Consistent with past practices, the Company intends to continue to invest in new product development programs and to make capital expenditures required to support the ongoing operations during the fiscal year.  The Company expects to finance all routine capital expenditure requirements through cash flows generated from operations.

Financing activities during the three-month period ended April 31, 2011 utilized $682,737 of available resources, compared with $1,023,788 utilized during the three-month period ended April 30, 2010.  The decrease in cash utilized is due primarily to the proceeds received from the Company’s foreign line of credit at Mefiag B.V. partially off-set by the increase in the dividend payment.

The Board of Directors declared quarterly dividends of $.066 per share payable on March 17, 2011 and June 15, 2011 to shareholders of record at the close of business on March 3, 2011 and June 1, 2011, respectively.


Critical Accounting Policies and Estimates:

Management’s Discussion and Analysis of Financial Position and Results of Operations is based upon the Company’s consolidated financial statements, which have been prepared in accordance with accounting principles generally accepted in the United States.  The preparation of these financial statements requires management to make estimates and assumptions that affect the reported amounts of assets, liabilities, revenue and expenses and related disclosure of contingent assets and liabilities.  The significant accounting policies which we believe are the most critical to aid in fully understanding and evaluating our reported financial results include the following:

Revenue Recognition:

The Company recognizes revenues from product sales or services provided when the following revenue recognition criteria are met: persuasive evidence of an arrangement exists, delivery has occurred or services have been rendered, the selling price is fixed or determinable and collectability is reasonably assured.  FASB ASC Topic 605, “Revenue Recognition”, provides guidance on the application of generally accepted accounting principles to selected revenue recognition issues.  The Company has concluded that its revenue recognition policy is appropriate and in accordance with FASB ASC Topic 605.

Depreciation and Amortization:

Property, plant and equipment, intangible and certain other long-lived assets are depreciated and amortized over their useful lives.
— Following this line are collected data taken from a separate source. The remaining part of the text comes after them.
<file path="config.mk">
export PLATFORM = sky130hd
export DESIGN_NAME = uart_rx
export DESIGN_NICKNAME = d
export VERILOG_FILES = /design/src/source/bridge_pkg.sv /design/src/source/uart_rx.sv
export SDC_FILE = /design/constraint.sdc
export NUM_CORES = 1
export LEC_CHECK = 0
export BUFFER_PORTS_ARGS = -buffer_cell sky130_fd_sc_hd__buf_2
export CORE_ASPECT_RATIO = 0.75
export CORE_MARGIN = 2
export CORE_UTILIZATION = 35
export CTS_CLUSTER_SIZE = 30
export DETAILED_ROUTE_END_ITERATION = 10
export GPL_TIMING_DRIVEN = 0
export PLACE_DENSITY = 0.53
export SLEW_MARGIN = 20
export SYNTH_ARGS = -nofsm -noshare
export SYNTH_HDL_FRONTEND = slang
export SYNTH_SLANG_ARGS = --single-unit
</file>
<file path="constraint.sdc">
create_clock -name clock -period 4.55 [get_ports clock]
set_input_delay 1.1375 -clock clock [delete_from_list [all_inputs] [get_ports clock]]
set_output_delay 1.1375 -clock clock [all_outputs]
set_load 0.02 [all_outputs]
</file>
<file path="src/source/bridge_pkg.sv">
package bridge_pkg;

    typedef logic [7:0] byte_t;
    typedef logic [2:0] bus_addr_t;
    typedef logic [1:0] param_idx_t;
    typedef logic [4:0] cmd_idx_t;

    localparam int CLKS_PER_BIT    = 8;
    localparam int MAX_CMD_LENGTH  = 30;
    localparam int CMD_WORD_LENGTH = 11;   // Includes the trailing comma
    localparam int NUM_PARAMS      = 4;

    typedef logic [$clog2(CLKS_PER_BIT)-1:0] baud_cnt_t;

    localparam logic [8*CMD_WORD_LENGTH-1:0] CMD_WRITE = "pb_i_write,";
    localparam logic [8*CMD_WORD_LENGTH-1:0] CMD_READ  = "pb_i__read,";

    localparam byte_t CHAR_CR    = 8'h0D;
    localparam byte_t CHAR_LF    = 8'h0A;
    localparam byte_t CHAR_COMMA = 8'h2C;

    localparam int          FAIL_TEXT_LEN = 9;
    localparam logic [71:0] FAIL_TEXT     = "Failed 0x";
    localparam logic [15:0] OK_TEXT       = "OK";
    localparam byte_t       FAIL_CODE     = 8'hFE;

    typedef enum logic [1:0] {
        cmd_write,
        cmd_read,
        cmd_bad
    } cmd_kind_t;

    typedef enum logic [1:0] {
        bus_idle,
        bus_setup,
        bus_strobe,
        bus_hold
    } bus_state_t;

    typedef enum logic [1:0] {
        reply_idle,
        reply_load,
        reply_send,
        reply_wait
    } reply_state_t;

    // ASCII hex digit to nibble, anything else gives 0
    function automatic logic [3:0] hex_to_nibble(input byte_t c);
        if (c >= "0" && c <= "9") return 4'(c - "0");
        if (c >= "A" && c <= "F") return 4'(c - "A" + 8'd10);
        if (c >= "a" && c <= "f") return 4'(c - "a" + 8'd10);
        return 4'h0;
    endfunction

    function automatic byte_t nibble_to_hex(input logic [3:0] n);
        return (n < 4'd10) ? ("0" + byte_t'(n)) : ("A" + byte_t'(n) - 8'd10);
    endfunction

endpackage

</file>
<file path="src/source/uart_rx.sv">
module uart_rx (
    input  logic              clock,
    input  logic              arst_n,
    input  logic              rx_pin,
    output bridge_pkg::byte_t rx_byte,
    output logic              rx_valid
);
    import bridge_pkg::*;

    typedef enum logic [1:0] {
        rx_idle,
        rx_start,
        rx_data,
        rx_stop
    } rx_state_t;

    rx_state_t  state;
    logic [1:0] rx_sync;   // Two-flop synchronizer
    logic       rx_line;
    baud_cnt_t  baud_cnt;
    logic [2:0] bit_cnt;
    logic       bit_end;

    assign rx_line  = rx_sync[1];
    assign bit_end  = (baud_cnt == baud_cnt_t'(CLKS_PER_BIT - 1));
    assign rx_valid = (state == rx_stop) && bit_end && rx_line;   // Good stop bit only

    always_ff @(posedge clock or negedge arst_n) begin
        if (!arst_n) begin
            rx_sync  <= 2'b11;
            state    <= rx_idle;
            baud_cnt <= '0;
            bit_cnt  <= '0;
        end else begin
            rx_sync <= {rx_sync[0], rx_pin};
            case (state)
                rx_idle: begin
                    baud_cnt <= '0;
                    if (!rx_line) state <= rx_start;
                end
                rx_start: begin
                    if (baud_cnt == baud_cnt_t'(CLKS_PER_BIT / 2 - 1)) begin
                        baud_cnt <= '0;
                        bit_cnt  <= '0;
                        state    <= rx_line ? rx_idle : rx_data;   // Glitch check at mid bit
                    end else begin
                        baud_cnt <= baud_cnt + 1'b1;
                    end
                end
                rx_data: begin
                    baud_cnt <= baud_cnt + 1'b1;
                    if (bit_end) begin
                        bit_cnt <= bit_cnt + 1'b1;
                        if (bit_cnt == 3'd7) state <= rx_stop;
                    end
                end
                rx_stop: begin
                    baud_cnt <= baud_cnt + 1'b1;
                    if (bit_end) state <= rx_idle;
                end
            endcase
        end
    end

    // LSB arrives first
    always_ff @(posedge clock) begin
        if (state == rx_data && bit_end) rx_byte <= {rx_line, rx_byte[7:1]};
    end

    assert property (@(posedge clock) disable iff (!arst_n) rx_valid |=> !rx_valid)
        else $error("rx_valid held for more than one cycle");

endmodule

</file>
==> impl_metrics.tcl <==
set metrics [dict create \
    rr_startpoint "baud_cnt[0]$_DFF_PN0_" \
    ys_seq_area_frac 0.644 \
    combPwrFrac 0.274 \
    ff_latch_area_um2 493 \
    max_slew.worst_pin.slew_ns 0.309 \
    place.gp.congestion 0.713 \
    postCtsSetupRepairBufs 0 \
    cpPeakStageDelay_ns 0.37 \
    endpoint_kind "primary output" \
    switchingPower_w 0.000131 \
    setup_tns_ns 0 \
    first_global_vias 395 \
    synth_area_leaders "edfxtp_1 31%, dfrtp_1 26%, ha_1 11%, dfstp_2 6.9%, nand2_1 3.9%" \
    period_share 0.579 \
    die_w_um 58.0 \
    grt_overflow 0 \
    drive_gt1_frac 0.300 \
    yosysWarnings 0 \
    vdd_drop_max_uv 209 \
    syn_inst 55 \
    cp_cell_sequence "ha_1, ha_1, nand2_1, nor2_1, buf_2" \
    synth_enable_flop_cells 8 \
    rsz0062_at_grt "false" \
    cts-resized-gates 0 \
    first_pass_iters 4 \
    wire_per_inst_um 11.5 \
    required_ns 3.41 \
    vias_per_cell 4.50 \
    whs_endpoint "rx_sync[1]$_DFF_PN1_" \
    ys_seq_elements 18 \
    hold_class "flip-flop to flip-flop" \
    root_buffer "clkbuf_4" \
    cp-start-kind "flip-flop" \
    slowest_stage "dfrtp_1" \
    multi_input_area_um2 249 \
    vias 423 \
    skew_ns 0.00268 \
    finalMaxSlewViolations 0 \
    final_nets 81 \
    pwr-share-seq 0.505 \
    grt_max_degree 11 \
    arrival_ns 1.50 \
    io_pins 12 \
    grt_use_total 0.104 \
    grt_antenna_before_repair 0 \
    netSwitchingFraction 0.301 \
    grt_pass1_wl_um 1910 \
    synth.top_cell.area_share 0.314 \
    status "finished clean" \
    fmax_mhz 379 \
    rows 14 \
    min_from "rx_sync[0]$_DFF_PN1_" \
    cts_sinks 18 \
    numCtsBuffers 3 \
    die_h_um 44.5 \
    dpl_cell_area_um2 851 \
    cts_max_level 1 \
    clkLatencyLatePin_ns 0.29 \
    drt_iter0_drc 14 \
    yosysTopAreaCell "edfxtp_1" \
    min_period_ns 2.64 \
    worstReg2RegEnd "rx_byte[0]$_DFFE_PP_" \
    fin_area_um2 887 \
    io_buffers 11 \
    drt-total-wl_um 1080 \
    areaGrowthSynthToFinish_pct 15.8 \
    design_power_total_w 0.000434 \
    p_int_w 0.000303 \
    fin_util 0.437 \
    n_antenna_cell 0 \
    power_density_nw_per_um2 489 \
    start_util 0.377 \
    hold_buffers 0 \
    critPathMaxFanout 4 \
    p_leak_nw 0.405 \
    ant_nets 0 \
    power_frac_clock 0.221 \
    syn_nets 65 \
    drt_drc_violations_left 0 \
    worstSetupPathType "flip-flop to primary output" \
    dp_hpwl_um 801 \
    maxCapViolCount 0 \
    synth_ff_type "edfxtp_1" \
    ys_types 18 \
    synthTopCellsByCount "8 x dfrtp_1, 8 x edfxtp_1, 8 x nand2_1" \
    async_flop_share 0.556 \
    relSlewSlack 0.794 \
    finalSetupViolCount 0 \
    clockBufferDepth 2 \
    ff2ff_path_depth 5 \
    crit_path_frequent_cell "ha_1" \
    hold_viol 0 \
    synth_area_um2 766 \
    syn_area_per_cell_um2 13.9 \
    fillers 190 \
    coreArea_um2 2030 \
    hold_depth 0 \
    die_area_um2 2580 \
    regToRegSetupSlack_ns 2.76 \
    clkSlewWorstSetupHoldPaths_ns 0.10 \
    cts_tree "built" \
]
final cells by class:
type | count | area share
buffer | 1 | 0.00564
clock buffer | 4 | 0.0409
inverter | 5 | 0.0212
multi-input combinational | 31 | 0.281
sequential | 18 | 0.556
tap | 24 | 0.0339
timing repair buffer | 11 | 0.0621
power groups by stage:
stage	logic, W	clock network, W	registers (W)
6_report	0.000119	0.0000957	0.000219
4_1_cts	0.000120	0.000101	0.000220
3_5_place_dp	0.000120	0	0.000223
5_1_grt	0.000138	0.000105	0.000224
3_3_place_gp	0.000117	0	0.000222
2_1_floorplan	0.0000953	0	0.000219
state kept, by name, summed over array words and instances, names as in the netlist, named ones only:
name	cells
baud_cnt	3
bit_cnt	3
rx_byte	8
rx_sync	2
state	1
cells by family after synthesis:
group,Yosys count,share of synthesized area
adder cells (fa/ha/maj),7,0.114
AND/OR/NAND/NOR,13,0.0735
AO/OA/AOI/OAI,8,0.0817
multiplexers,3,0.0556
buffers and inverters,6,0.0310
flip-flops,18,0.644
worst max path at each step:
stage,start,endpoint,slack [ns],cells after the start
global placement,baud_cnt[0]$_DFF_PN0_,rx_valid,2.25,5
detailed placement,baud_cnt[0]$_DFF_PN0_,rx_valid,2.25,5
global route,baud_cnt[0]$_DFF_PN0_,rx_valid,1.80,5
CTS,baud_cnt[0]$_DFF_PN0_,rx_valid,1.90,5
floorplan,baud_cnt[0]$_DFF_PN0_,rx_valid,2.31,4
finish,baud_cnt[0]$_DFF_PN0_,rx_valid,1.91,5
layer usage:
| layer | up-vias | share of wire | global-route usage |
|---|---|---|---|
| met5 | - | 0 | 0 |
| met4 | 0 | 0 | 0.0140 |
| met3 | 0 | 0.059 | 0.0614 |
| met2 | 9 | 0.39 | 0.123 |
| met1 | 192 | 0.55 | 0.160 |
| li1 | 222 | - | - |
worst max-delay path: cells and delay by family (launching register included):
kind | cells | cell delay (ns)
adders and majority gates | 2 | 0.47
and+or+nand+nor | 2 | 0.20
DFF | 1 | 0.37
buffers and inverters | 1 | 0.17
cells in the final DEF, fill, tap and decap left out, drive strengths merged, types with 3 or more instances in the layout:
cell     n
edfxtp   8
ha       7
clkbuf   4
nand2    8
inv      5
buf     12
nor2     3
dfrtp    8
through the flow:
stage / cells / hold WS (ns) / setup slack, ns
3_5_place_dp: 90 / 0.351 / 2.25
2_1_floorplan: 55 / 0.345 / 2.31
5_1_grt: 94 / 0.367 / 1.80
6_report: 94 / 0.364 / 1.91
3_3_place_gp: 90 / 0.348 / 2.25
4_1_cts: 94 / 0.367 / 1.90
(Power assumes the default switching activity.)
Useful lives are based on management’s estimates of the period that the assets will generate revenue.  Property, plant and equipment, as well as intangible assets, are reviewed for impairment whenever events or changes in circumstances indicate that the carrying amount of an asset may not be recoverable.

Goodwill:

In accordance with FASB ASC Topic 350-20, “Goodwill”, the Company’s unamortized goodwill balance is being assessed, at least annually, for impairment.  The Company performs its annual impairment test for each reporting unit using a fair value approach.  The test for goodwill impairment involves significant judgment in estimating projections of fair value generated through future performance of each of the reporting units, which comprise our operating segments.  In calculating the fair value of the reporting units using the present value of estimated future cash flows method, we rely on a number of assumptions including sales and related gross margin projections, operating margins, anticipated working
 
 
capital requirements and market rate of returns used in discounting projected cash flows.  These assumptions were based upon market and industry outlooks, our business plans and historical data.  Inherent uncertainties exist in determining and applying such factors.  The discount rate used in the projection of fair value represents a weighted average cost of capital applicable to the Company.

During the fiscal year ended January 31, 2011, we performed an impairment analysis on each of the Company’s reporting units that carry goodwill on their balance sheets.  In each case, the fair value exceeded the carrying amount, including goodwill, by a significant amount, except for Flex-Kleen which represents 53.5% of the total Company-wide goodwill.  For Flex-Kleen, the carrying value as of January 31, 2011 and 2010 amounted to $9.1 million and $9.5 million, respectively.  The fair value of Flex-Kleen as of January 31, 2011 and 2010 totaled $12.3 million and $12.1 million, respectively.   As a result, the fair value exceeded the carrying amount, including goodwill, by $3.2 million and $2.6 million at January 31, 2011 and 2010, respectively.  Therefore, as of January 31, 2011, Flex-Kleen’s goodwill was not impaired.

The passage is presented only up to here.